>>>

--- config.mk ---
export PLATFORM = sky130hd
export DESIGN_NAME = char_buffer
export DESIGN_NICKNAME = d
export VERILOG_FILES = /design/src/rtl/char_buffer.sv
export SDC_FILE = /design/constraint.sdc
export NUM_CORES = 1
export LEC_CHECK = 0
export ABC_CLOCK_PERIOD_IN_PS = 5300
export BUFFER_PORTS_ARGS = -buffer_cell sky130_fd_sc_hd__buf_2
export CAP_MARGIN = 5
export CORE_MARGIN = 2
export CORE_UTILIZATION = 45
export CTS_CLUSTER_DIAMETER = 120
export DETAILED_ROUTE_END_ITERATION = 7
export MAX_ROUTING_LAYER = met4
export PLACE_DENSITY = 0.71
export SLEW_MARGIN = 10
export SYNTH_ARGS = -nofsm -noshare
export SYNTH_HDL_FRONTEND = slang
export SYNTH_SLANG_ARGS = --single-unit
--- constraint.sdc ---
create_clock -name clk -period 5.3 [get_ports clk]
set_clock_uncertainty 0.2 [all_clocks]
set_input_delay 0.265 -clock clk [delete_from_list [all_inputs] [get_ports clk]]
set_output_delay 0.265 -clock clk [all_outputs]
set_load 0.02 [all_outputs]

<<<

**Problem description:** Write down all of the records again, word for word.

**Response:**
--- config.mk ---
export PLATFORM = sky130hd
export DESIGN_NAME = char_buffer
export DESIGN_NICKNAME = d
export VERILOG_FILES = /design/src/rtl/char_buffer.sv
export SDC_FILE = /design/constraint.sdc
export NUM_CORES = 1
export LEC_CHECK = 0
export ABC_CLOCK_PERIOD_IN_PS = 5300
export BUFFER_PORTS_ARGS = -buffer_cell sky130_fd_sc_hd__buf_2
export CAP_MARGIN = 5
export CORE_MARGIN = 2
export CORE_UTILIZATION = 45
export CTS_CLUSTER_DIAMETER = 120
export DETAILED_ROUTE_END_ITERATION = 7
export MAX_ROUTING_LAYER = met4
export PLACE_DENSITY = 0.71
export SLEW_MARGIN = 10
export SYNTH_ARGS = -nofsm -noshare
export SYNTH_HDL_FRONTEND = slang
export SYNTH_SLANG_ARGS = --single-unit
--- constraint.sdc ---
create_clock -name clk -period 5.3 [get_ports clk]
set_clock_uncertainty 0.2 [all_clocks]
set_input_delay 0.265 -clock clk [delete_from_list [all_inputs] [get_ports clk]]
set_output_delay 0.265 -clock clk [all_outputs]
set_load 0.02 [all_outputs]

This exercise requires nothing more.